### [What you should do]
Extract, from the records beneath this instruction, each line that contains the word "Relative".

(Stored data)
**config.mk**
```make
export PLATFORM = sky130hd
export DESIGN_NAME = ex_mem
export DESIGN_NICKNAME = d
export VERILOG_FILES = /design/src/verilog/mips_except_pkg.sv /design/src/verilog/mips_pipe_pkg.sv /design/src/verilog/ex_mem.sv
export VERILOG_INCLUDE_DIRS = /design/src /design/src/verilog
export SDC_FILE = /design/constraint.sdc
export NUM_CORES = 1
export LEC_CHECK = 0
export ABC_CLOCK_PERIOD_IN_PS = 1500
export BUFFER_PORTS_ARGS = -buffer_cell sky130_fd_sc_hd__buf_4
export CAP_MARGIN = 20
export CELL_PAD_IN_SITES_DETAIL_PLACEMENT = 1
export CELL_PAD_IN_SITES_GLOBAL_PLACEMENT = 1
export CORE_AREA = 2 2 160 162
export CTS_CLUSTER_SIZE = 30
export DETAILED_ROUTE_END_ITERATION = 8
export DIE_AREA = 0 0 162 164
export PLACE_DENSITY = 0.83
export SYNTH_ARGS = -nofsm -noshare
export SYNTH_HDL_FRONTEND = slang
export SYNTH_SLANG_ARGS = --single-unit
```
**constraint.sdc**
```tcl
create_clock -name clk -period 1.5 [get_ports clk]
set_clock_uncertainty 0.2 [all_clocks]
set_input_delay 0.375 -clock clk [delete_from_list [all_inputs] [get_ports clk]]
set_output_delay 0.375 -clock clk [all_outputs]
set_load 0.01 [all_outputs]
```
**src/verilog/mips_config.svh**
```systemverilog
`ifndef MIPS_CONFIG_SVH
`define MIPS_CONFIG_SVH

// ========================================
// Datapath sizes
// ========================================

`define MIPS_DATA_W 32
`define MIPS_REG_AW 5

// ========================================
// Memory and multiplier
// ========================================

`define MIPS_MEM_WORDS 64
`define MIPS_MULT_CYCLES 4 // Cycles that issue is held for a MULT.

`endif

```
**src/verilog/mips_except_pkg.sv**
```systemverilog
`default_nettype none

`include "mips_config.svh"

package mips_except_pkg;

  typedef enum logic [1:0] {
    NONE,
    OVERFLOW,
    ADDR_LOAD,
    ADDR_STORE
  } except_code_e;

  typedef struct packed {
    except_code_e            code;
    logic [`MIPS_DATA_W-1:0] pc;
    logic [`MIPS_DATA_W-1:0] bad_addr; // Zero unless the fault is an address fault.
  } except_t;

endpackage

`default_nettype wire

```
**src/verilog/mips_pipe_pkg.sv**
```systemverilog
`default_nettype none

`include "mips_config.svh"

package mips_pipe_pkg;
  import mips_except_pkg::*;

  localparam int WORD_IDX_W = $clog2(`MIPS_MEM_WORDS);
  localparam int UPPER_W = `MIPS_DATA_W - WORD_IDX_W - 2;

  typedef enum logic [3:0] {
    NOP, ADD, SUB, AND, OR, XOR, SLT, LW, SW, MULT, MFHI, MFLO
  } alu_op_e;

  // ========================================
  // Stage payloads
  // ========================================

  typedef struct packed {
    alu_op_e                 op;
    logic [`MIPS_DATA_W-1:0] pc;
    logic [`MIPS_DATA_W-1:0] rs_val;
    logic [`MIPS_DATA_W-1:0] rt_val;
    logic [`MIPS_DATA_W-1:0] imm; // Already sign extended.
    logic [`MIPS_REG_AW-1:0] wd;
  } issue_t;

  typedef struct packed {
    logic [`MIPS_REG_AW-1:0] wd;
    logic                    wreg;
    logic [`MIPS_DATA_W-1:0] wdata;
    logic [`MIPS_DATA_W-1:0] pc;
    logic                    whilo;
    logic [`MIPS_DATA_W-1:0] hi;
    logic [`MIPS_DATA_W-1:0] lo;
    alu_op_e                 aluop;
    logic [`MIPS_DATA_W-1:0] mem_addr;
    logic [`MIPS_DATA_W-1:0] reg2;
    except_code_e            except;
  } ex_mem_t;

  typedef struct packed {
    logic [UPPER_W-1:0]    upper;
    logic [WORD_IDX_W-1:0] word_idx;
    logic [1:0]            byte_off;
  } mem_addr_fields_t;

  typedef union packed {
    logic [`MIPS_DATA_W-1:0] byte_addr;
    mem_addr_fields_t        fields;
  } mem_addr_u;

  typedef struct packed {
    logic [`MIPS_REG_AW-1:0] wd;
    logic [`MIPS_DATA_W-1:0] wdata;
  } wb_t;

  typedef struct packed {
    logic [`MIPS_DATA_W-1:0] hi;
    logic [`MIPS_DATA_W-1:0] lo;
  } hilo_t;

endpackage

`default_nettype wire

```
**src/verilog/ex_mem.sv**
```systemverilog
`timescale 1ns/1ps
`default_nettype none

module ex_mem import mips_pipe_pkg::*; import mips_except_pkg::*; (
  input  wire          clk,
  input  wire          reset,
  input  wire          en,
  input  wire          flush,
  input  wire ex_mem_t ex_in,
  output ex_mem_t      mem_in
);

  // ========================================
  // Pipeline register
  // ========================================

  always_ff @(posedge clk) begin
    if (reset || flush) begin
      mem_in <= '0; // All zero decodes as a NOP bubble that writes nothing.
    end else if (en) begin
      mem_in <= ex_in;
    end
  end

endmodule

`default_nettype wire

```
==> results.md, run 1 <==
* Final hold vios at 0
* Core Rows at 58
* Post-synthesis net count at 871
* Max Cap Viol at 0
* Initial DRC Count at 354
* Post-synth EDFFs at 0
* Mapped Avg Cell Area at 11.1 µm²
* Worst Setup SP: mem_in[39]
* Setup ws final at -0.0792 ns
* Buf/Inv on CP at 1
* Final Net Count at 1570
* Pre-antenna DRT Iters at 4
* Post-synth top area cell: dfxtp_1
* Unique masters post-synth at 7
* Fin crit period at 1.58 ns
* Worst hold path type: input port to flop
* Worst vdd ir at 591 µV
* Crit path max-delay family: flip-flops
* Failing checks: setup timing
* #FFs+latches synth at 205
* Leak pwr at 7.30 nW
* Max frequency at 633 MHz
* Top post-synthesis cells by area: dfxtp_1 (56%), mux2i_1 (28%), nor2_1 (10%), buf_6 (5.3%), buf_2 (0.41%)
* Synth Flop Type: dfxtp_1
* Seq/Total Area, Yosys at 55.6%
* Total number of vias at 7986
* WL/cell at 23.7 µm
* Worst hold path startpoint: reset
* Gr ovfl total at 0
* CTS clk-pin slew, worst paths at 0.06 ns
* Post-DRT Antenna Nets at 0
* Multi-input combinational cell area at 0.00283 mm²
* Worst-path cell chain: buf_6
* Clock sinks at 205
* R2R Setup Slk at 0.23 ns
* Total power at 14.0 mW
* Asr flop ratio synth at 0%
* Placed inst area at 0.0108 mm²
* Starting density of the core at 29.7%
* Cells after Synth at 662
* CTS root buffer: clkbuf_16
* Worst-Margin Slew at 0.310 ns
* Die span in y at 164 µm
* Vias in the first global route at 9102
* Reg area at 0.00437 mm²
* RSZ-0062 raised after global routing: true
* Final setup violation count at 205
* Design area at 0.0152 mm²
* Biggest regs: mem_in x205
* Reg2reg start: mem_in[114]
* Global placement routability congestion at 0.750
* Initial antenna violation count at 2
* Startpoint types: flop
* Yosys warns at 0
* Fill count at 2525
* Arrival @ worst endpoint at 1.00 ns
* Pin count of the biggest net entering global routing at 66
* CTS H-tree depth at 1
* # IOs at 414
* Width of the chip at 162 µm
* Share of post-route cells with drive strength above 1 at 55.2%
* Largest Register: mem_in
* Max incr delay on CP at 0.36 ns
* Relative slew slack at 78.8%
* Power density cells at 921 mW/mm²
* Share of Yosys cell area claimed by the top area cell type at 55.6%
* WL final at 40400 µm
* Critical path required time at 0.92 ns
* Area of the mapped netlist at 0.00737 mm²
* Clock tree buffer depth at 3
* Max FFs per register at 205
* Critical path peak fanout at 2
* CP endpoint kind: primary output
* Core area at 0.0248 mm²
* PortBufs at 413
* Slowest cell on crit path: dfxtp_2
* Final routed DRC violation total at 0
* Vias per cell at 4.68
* Hpwl dp at 18600 µm
* Crit Path Class: flop to primary output
* Top post-synthesis cells by count: dfxtp_1 (205), mux2i_1 (205), nor2_1 (205)
* First-pass GRT wire length at 54900 µm
* Status: finished with violations
* CTS tree: yes
* Die area at 0.0266 mm²
* Area grow syn2layout at 106%
* Gr usage total at 27.0%
* Final period util at 105%
* Clk Latency, worst-skew pair at 0.50 ns
* Final Max Tran Viols at 0
* Num CTS Buffers at 23
-- cell families (layout without fill, tap and decap cells) --
family                 Yosys count  count (layout)  share of synthesized area [%]
multiplexers                   205             205                           27.8
buffers and inverters           46             760                           6.01
other                            0               2                              0
flip-flops                     205             205                           55.6
AND/OR/NAND/NOR                206             206                           10.5
-- area by class of cell --
class,count,area share (%)
clock inverters,11,0.734
clock buffers,29,4.20
repair buffers,720,44.9
diodes,2,0.0330
multi-input cells,411,18.6
well taps,330,2.72
flip-flops and latches,205,28.8
-- cells in the final DEF (no fill, tap or decap) --
cell type,n
clkbuf_1,2
buf_12,9
inv_6,1
dfxtp_2,201
mux2i_1,205
clkbuf_16,23
or2_4,1
buf_8,1
dlygate4sd3_1,205
buf_4,300
dfxtp_4,4
clkbuf_8,4
nor2_1,205
diode_2,2
buf_6,205
bufinv_16,2
clkinvlp_4,1
clkinv_2,7
-- per-stage QoR --
stage / std cells / hold WS (ns) / worst slack (ns) / util, % / TNS (ns)
detailed placement: 1385 / 0.287 / -0.0295 / 43.4 / -0.0889
global placement: 1385 / 0.274 / 0.0232 / 43.4 / 0
floorplan: 662 / 0.322 / 0.127 / - / 0
CTS: 1655 / 0.250 / -0.0893 / 59.6 / -10.12
finish: 1708 / 0.303 / -0.0792 / 61.1 / -6.26
global route: 1708 / 0.303 / -0.0944 / 61.1 / -11.82
-- power by group --
| part | leakage [nW] | internal, mW | total [mW] | switching [mW] |
|---|---|---|---|---|
| registers | 1.76 | 5.66 | 5.82 | 0.162 |
| clock network | 0.375 | 3.35 | 5.75 | 2.40 |
| logic | 5.16 | 1.43 | 2.40 | 0.974 |
-- per-layer routing --
layer | part of all wire [%] | track usage, % | vias to the layer above
li1 | - | - | 3577
met1 | 36 | 27.4 | 3881
met2 | 53 | 51.5 | 420
met3 | 7.4 | 7.68 | 108
met4 | 4.4 | 11.7 | 0
met5 | 0 | 0 | -
-- path summary, 6_finish.rpt --
check	end	depth (start not counted)
hold / removal	mem_in[9]	4
setup / recovery	mem_in[39]	1
setup reg to reg	mem_in[114]	4
hold reg to reg	mem_in[123]	2
-- repair_timing --
item,4_1_cts,5_1_grt
hold buffers,205,0
hold endpoints to repair,205,0
setup buffers,25,51
gates resized for setup,411,3
endpoints found under the setup margin,205,205
No activity file was read; power rests on OpenSTA's default activity.
==> run 2: changes to the inputs <==
--- a/config.mk
+++ b/config.mk
@@ -6,16 +6,17 @@
 export SDC_FILE = /design/constraint.sdc
 export NUM_CORES = 1
 export LEC_CHECK = 0
-export ABC_CLOCK_PERIOD_IN_PS = 1500
+export ABC_CLOCK_PERIOD_IN_PS = 1400
 export BUFFER_PORTS_ARGS = -buffer_cell sky130_fd_sc_hd__buf_4
 export CAP_MARGIN = 20
 export CELL_PAD_IN_SITES_DETAIL_PLACEMENT = 1
 export CELL_PAD_IN_SITES_GLOBAL_PLACEMENT = 1
-export CORE_AREA = 2 2 160 162
+export CORE_MARGIN = 2
+export CORE_UTILIZATION = 29
 export CTS_CLUSTER_SIZE = 30
 export DETAILED_ROUTE_END_ITERATION = 8
-export DIE_AREA = 0 0 162 164
-export PLACE_DENSITY = 0.83
+export PLACE_DENSITY = 0.85
 export SYNTH_ARGS = -nofsm -noshare
 export SYNTH_HDL_FRONTEND = slang
 export SYNTH_SLANG_ARGS = --single-unit
+export TNS_END_PERCENT = 1
==> constraint.sdc (replaced) <==
create_clock -name clk -period 1.4 [get_ports clk]
set_clock_uncertainty 0.2 [all_clocks]
set_input_delay 0.35 -clock clk [delete_from_list [all_inputs] [get_ports clk]]
set_output_delay 0.35 -clock clk [all_outputs]
set_load 0.01 [all_outputs]
==> run 2 against run 1 <==
Compared with the run above:
- the flow still finishes with violations (setup timing)
- final cell count decreased by 4.5%
- combinational power about the same
- die area increased by 0.58%
- routed wire length decreased by 7.2%
- critical path depth unchanged
- critical endpoint is now mem_in[8]
==> results.md, run 2 (synthesized netlist as in run 1, its figures left out) <==
* Switching power total at 3.66 mW (+3.6%)
* Gr ovfl total at 0 (unchanged)
* First-pass GRT wire length at 53400 µm (-2.7%)
* Crit Path Class: flop to primary output
* Comb pwr share at 16.6% (-0.6 points)
* Final Max Tran Viols at 0 (unchanged)
* Arrival @ worst endpoint at 1.00 ns (about the same)
* CP endpoint kind: primary output
* Buf/Inv on CP at 1 (unchanged)
* PortBufs at 413 (unchanged)
* Area grow syn2layout at 97.6%
* Relative slew slack at 75.0% (-3.7 points)
* Core area at 0.0251 mm² (+1.2%)
* Worst path depth at 1 (unchanged)
* Placed inst area at 0.0107 mm² (-0.16%)
* Total number of vias at 7578 (-5.1%)
* Setup ws final at -0.148 ns (-0.0689 ns)
* Int Pwr at 11.0 mW (+5.3%)
* Pin count of the biggest net entering global routing at 79 (+20%)
* Final setup violation count at 205 (unchanged)
* Critical path required time at 0.85 ns (-0.07 ns)
* Slowest cell on crit path: dfxtp_4
* Met1 usage at 26.6% (-0.80 points)
* Max FFs per register at 205 (unchanged)
* Final routed DRC violation total at 0 (unchanged)
* Max frequency at 646 MHz
* CTS root buffer: clkbuf_16
* Commonest non-fill, non-tap cell in the layout: buf_4
* M2 GR Usage at 49.5% (-2.1 points)
* Failing checks: setup timing
* Clk Latency, worst-skew pair at 0.51 ns (about the same)
* RSZ-0062 raised after global routing: true
* Worst-Margin Slew at 0.375 ns (+0.0651 ns)
* Final period util at 111%
* CTS H-tree depth at 1 (unchanged)
* CTS clk-pin slew, worst paths at 0.06 ns (about the same)
* Critical path peak fanout at 2 (unchanged)
* Pre-antenna DRT Iters at 4 (unchanged)
* Reg area at 0.00437 mm² (unchanged)
* Hold Path Depth at 4 (unchanged)
* Worst vdd ir at 675 µV (+14%)
* Final Net Count at 1491 (-5.0%)
* Status: finished with violations
* Die span in y at 163 µm (-0.33%)
* Gr usage total at 26.2% (-0.89 points)
* Die area at 0.0267 mm² (+0.58%)
* Met3 Usage GRT at 6.55% (-1.1 points)
* # IOs at 414 (unchanged)
* Largest Register: mem_in
* Design area at 0.0146 mm² (-4.0%)
* Fill count at 2538 (+0.51%)
* Hpwl dp at 18300 µm (-1.5%)
* Initial DRC Count at 262 (-26%)
* Startpoint types: flop
* Clock tree buffer depth at 3 (unchanged)
* Total power at 14.7 mW (+4.9%)
* Pre-CTS setup slack at -0.128 ns (-0.0981 ns)
* Starting density of the core at 29.4% (-0.34 points)
* Post-DRT Antenna Nets at 0 (unchanged)
* Width of the chip at 163 µm (+0.90%)
* GRT busiest layer: met2
* Final hold vios at 0 (unchanged)
* Power density cells at 1010 mW/mm² (+9.3%)
* Worst-path cell chain: buf_6
* CTS tree: yes
* Global placement routability congestion at 0.762 (+1.5%)
* WL/cell at 23.0 µm (-2.8%)
* Biggest regs: mem_in x205
* Max Cap Viol at 0 (unchanged)
* R2R cell count at 2 (-2)
* Core Rows at 58 (unchanged)
* Leak pwr at 6.85 nW (-6.1%)
* Worst hold path type: input port to flop
* Num CTS Buffers at 23 (unchanged)
* Multi-input combinational cell area at 0.00283 mm² (unchanged)
* Reg power frac at 42.6% (+0.9 points)
* Clock sinks at 205 (unchanged)
* Max incr delay on CP at 0.36 ns (about the same)
* Crit path max-delay family: flip-flops
* Clk pwr share at 40.9% (-0.2 points)
* Vias in the first global route at 8836 (-2.9%)
* Vias per cell at 4.65 (-0.63%)
* Share of post-route cells with drive strength above 1 at 52.0% (-3.1 points)
* Fin crit period at 1.55 ns
* Initial antenna violation count at 5 (+3)
* Sw frac at 25.0% (-0.31 points)
* Most frequent cells in the layout: buf_4 (220), mux2i_1 (205), nor2_1 (205), dlygate4sd3_1 (205), buf_6 (205)
* WL final at 37500 µm (-7.2%)
* Worst hold margin at 0.221 ns (-0.0817 ns)
-- run 2: changes by cell type in the layout (fill, tap and decap cells not counted), sizes merged --
cell / delta
clkbuf: +2
inv: -1
clkinv: -3
diode: +4
buf: -79
-- run 2: what timing repair did --
action	4_1_cts	5_1_grt
buffers inserted	1	0
endpoints found under the hold margin	205	0
resized for setup	364	50
endpoints found under the setup margin	205	205
hold buffers	205	0
gates cloned	0	0
-- run 2: cell type report --
type | count | share of cell area, %
Antenna cell | 6 | 0.103
Clock buffer | 31 | 4.29
Clock inverter | 7 | 0.601
Multi-Input combinational cell | 411 | 19.4
Sequential cell | 205 | 30.0
Tap cell | 330 | 2.83
Timing Repair Buffer | 641 | 42.7
-- run 2: path summary, 6_finish.rpt --
kind	from	endpoint	slack [ns]
worst max register to register	mem_in[136]	mem_in[136]	0.35
worst min-delay path	flush	mem_in[96]	0.22
worst max-delay path	mem_in[8]	mem_in[8]	-0.15
worst min register to register	mem_in[106]	mem_in[106]	0.30
-- run 2: tightest hold or removal path: stages --
cell    delay [ns]
buf_4         0.08
or2_4         0.14
buf_12        0.23
nor2_1        0.08
-- run 2: power by group through the flow --
stage	sequential [mW]	combinational, mW	clock, mW
CTS	6.20	2.27	5.97
global placement	6.25	1.63	0
detailed placement	6.26	1.68	0
finish	6.24	2.43	5.99
floorplan	6.34	0.697	0
global route	6.25	2.55	6.31
-- run 2: stage by stage --
| stage | setup TNS [ns] | utilization (%) | cells |
|---|---|---|---|
| finish | -21.11 | 58.0 | 1631 |
| global route | -26.00 | 58.0 | 1630 |
| CTS | -23.64 | 57.5 | 1625 |
| detailed placement | -10.29 | 42.8 | 1381 |
| global placement | -5.61 | 42.8 | 1381 |
| floorplan | 0 | - | 662 |
-- run 2: per-layer routing --
metal	part of all wire [%]	routed length, µm
met2	53	19800
met4	5.1	1900
met5	0	0
met3	7.2	2700
met1	35	13100
==> run 3: changes to the inputs <==
--- a/config.mk
+++ b/config.mk
@@ -13,6 +13,7 @@
 export CELL_PAD_IN_SITES_GLOBAL_PLACEMENT = 1
 export CORE_MARGIN = 2
 export CORE_UTILIZATION = 29
+export CTS_BUF_LIST = sky130_fd_sc_hd__clkbuf_16
 export CTS_CLUSTER_SIZE = 30
 export DETAILED_ROUTE_END_ITERATION = 8
 export PLACE_DENSITY = 0.85
==> run 3 against run 2 <==
Compared with the run above:
- the flow still finishes with violations (setup timing)
- routed wire length fell by 2.4%
- sequential share of layout area hardly changed
- via count down 0.55%
- fmax grew 0.42%
- final cell count stayed put
- power down 1.5%
- non-clock buffer count grew 2
- sequential power about the same
- critical endpoint is now mem_in[127]
==> results.md, run 3 (synthesized netlist as in run 1, its figures left out) <==
* Critical path required time at 0.85 ns (about the same)
* Global placement routability congestion at 0.762 (unchanged)
* Core Rows at 58 (unchanged)
* Slowest cell on crit path: dfxtp_4
* Largest Register: mem_in
* Vias in the first global route at 8882 (+0.52%)
* Hold endpoint: mem_in[100]
* Gr ovfl total at 0 (unchanged)
* Startpoint types: flop
* Die area at 0.0267 mm² (unchanged)
* Final period util at 110% (-0.46 points)
* Fin crit period at 1.54 ns (-0.00651 ns)
* CTS H-tree depth at 1 (unchanged)
* Max FFs per register at 205 (unchanged)
* Met1 usage at 26.3% (-0.34 points)
* Placed inst area at 0.0107 mm² (unchanged)
* Setup ws final at -0.142 ns (+0.00651 ns)
* Die span in y at 163 µm (unchanged)
* R2R Setup Slk at 0.30 ns (-0.05 ns)
* Final hold vios at 0 (unchanged)
* Hold Path Depth at 4 (unchanged)
* Commonest non-fill, non-tap cell in the layout: buf_4
* R2R cell count at 3 (+1)
* CTS clk-pin slew, worst paths at 0.06 ns (about the same)
* Max incr delay on CP at 0.36 ns (about the same)
* Power density cells at 991 mW/mm² (-1.4%)
* Pre-antenna DRT Iters at 4 (unchanged)
* Placed cells at 1381 (unchanged)
* RSZ-0062 raised after global routing: true
* Util after Layout at 58.0% (about the same)
* R2R Path End: mem_in[37]
* Critical path peak fanout at 2 (unchanged)
* Reg2reg start: mem_in[37]
* Post-DRT Antenna Nets at 0 (unchanged)
* Hpwl dp at 18300 µm (unchanged)
* Area grow syn2layout at 97.5% (about the same)
* Status: finished with violations
* WL final at 36600 µm (-2.4%)
* Vias per cell at 4.62 (-0.55%)
* WL/cell at 22.5 µm (-2.4%)
* Initial antenna violation count at 4 (-1)
* Core area at 0.0251 mm² (unchanged)
* Share of post-route cells with drive strength above 1 at 52.0% (-0.080 points)
* Leak pwr at 6.88 nW (+0.36%)
* Failing checks: setup timing
* Pin count of the biggest net entering global routing at 79 (unchanged)
* M2 GR Usage at 48.1% (-1.4 points)
* Biggest regs: mem_in x205
* Worst hold path startpoint: flush
* Num CTS Buffers at 23 (unchanged)
* Non-Filler Instances at 1631 (unchanged)
* First-pass GRT wire length at 52700 µm (-1.3%)
* PortBufs at 413 (unchanged)
* Clk Latency, worst-skew pair at 0.51 ns (about the same)
* Worst-path cell chain: buf_6
* TNS Setup at -20.48 ns (+0.627 ns)
* Crit path max-delay family: flip-flops
* Buf/Inv on CP at 1 (unchanged)
* CTS root buffer: clkbuf_16
* Arrival @ worst endpoint at 0.99 ns (about the same)
* GRT busiest layer: met2
* Relative slew slack at 75.0% (about the same)
* # IOs at 414 (unchanged)
* Width of the chip at 163 µm (unchanged)
* Final setup violation count at 205 (unchanged)
* Met3 Usage GRT at 6.55% (unchanged)
* Fill count at 2562 (+0.95%)
* CP endpoint kind: primary output
* Clock tree buffer depth at 3 (unchanged)
* Max frequency at 649 MHz (+0.42%)
* Design area at 0.0146 mm² (about the same)
* Clock sinks at 205 (unchanged)
* Final Max Tran Viols at 0 (unchanged)
* Worst-Margin Slew at 0.375 ns (+0.000467 ns)
* Worst vdd ir at 512 µV (-24%)
* Worst hold path type: input port to flop
* Starting density of the core at 29.4% (unchanged)
* Gr usage total at 25.7% (-0.48 points)
* Crit Path Class: flop to primary output
* CTS tree: yes
* Most frequent cells in the layout: buf_4 (222), mux2i_1 (205), nor2_1 (205), dlygate4sd3_1 (205), buf_6 (205)
* Total number of vias at 7536 (-0.55%)
* Initial DRC Count at 234 (-11%)
* Final Net Count at 1493 (+0.13%)
* Max Cap Viol at 0 (unchanged)
* Final routed DRC violation total at 0 (unchanged)
## run 3: cell count changes in the layout (fill, tap and decap cells not counted)
cell      delta
dfxtp_2      -1
diode_2      -2
clkbuf_8     -2
clkinv_1     +2
inv_1        +6
buf_4        +2
clkbuf_1     -6
dfxtp_4      +1
## run 3: worst max path at each step
stage / start / end / slack (ns) / cells after the start
floorplan: en / mem_in[100] / 0.05 / 5
global placement: flush / mem_in[99] / -0.07 / 5
detailed placement: flush / mem_in[130] / -0.13 / 5
CTS: mem_in[20] / mem_in[20] / -0.14 / 1
global route: mem_in[97] / mem_in[97] / -0.16 / 1
finish: mem_in[127] / mem_in[127] / -0.14 / 1
## run 3: area by class of cell
| type | count | area, µm² | share of cell area (%) |
|---|---|---|---|
| Clock buffer | 23 | 576 | 3.95 |
| Multi-Input combinational cell | 411 | 2830 | 19.4 |
| Clock inverter | 15 | 118 | 0.808 |
| Tap cell | 330 | 413 | 2.84 |
| Timing Repair Buffer | 643 | 6240 | 42.9 |
| Sequential cell | 205 | 4370 | 30.0 |
| Antenna cell | 4 | 10.0 | 0.0687 |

### [Answer section]
* Relative slew slack at 78.8%
* Relative slew slack at 75.0% (-3.7 points)
* Relative slew slack at 75.0% (about the same)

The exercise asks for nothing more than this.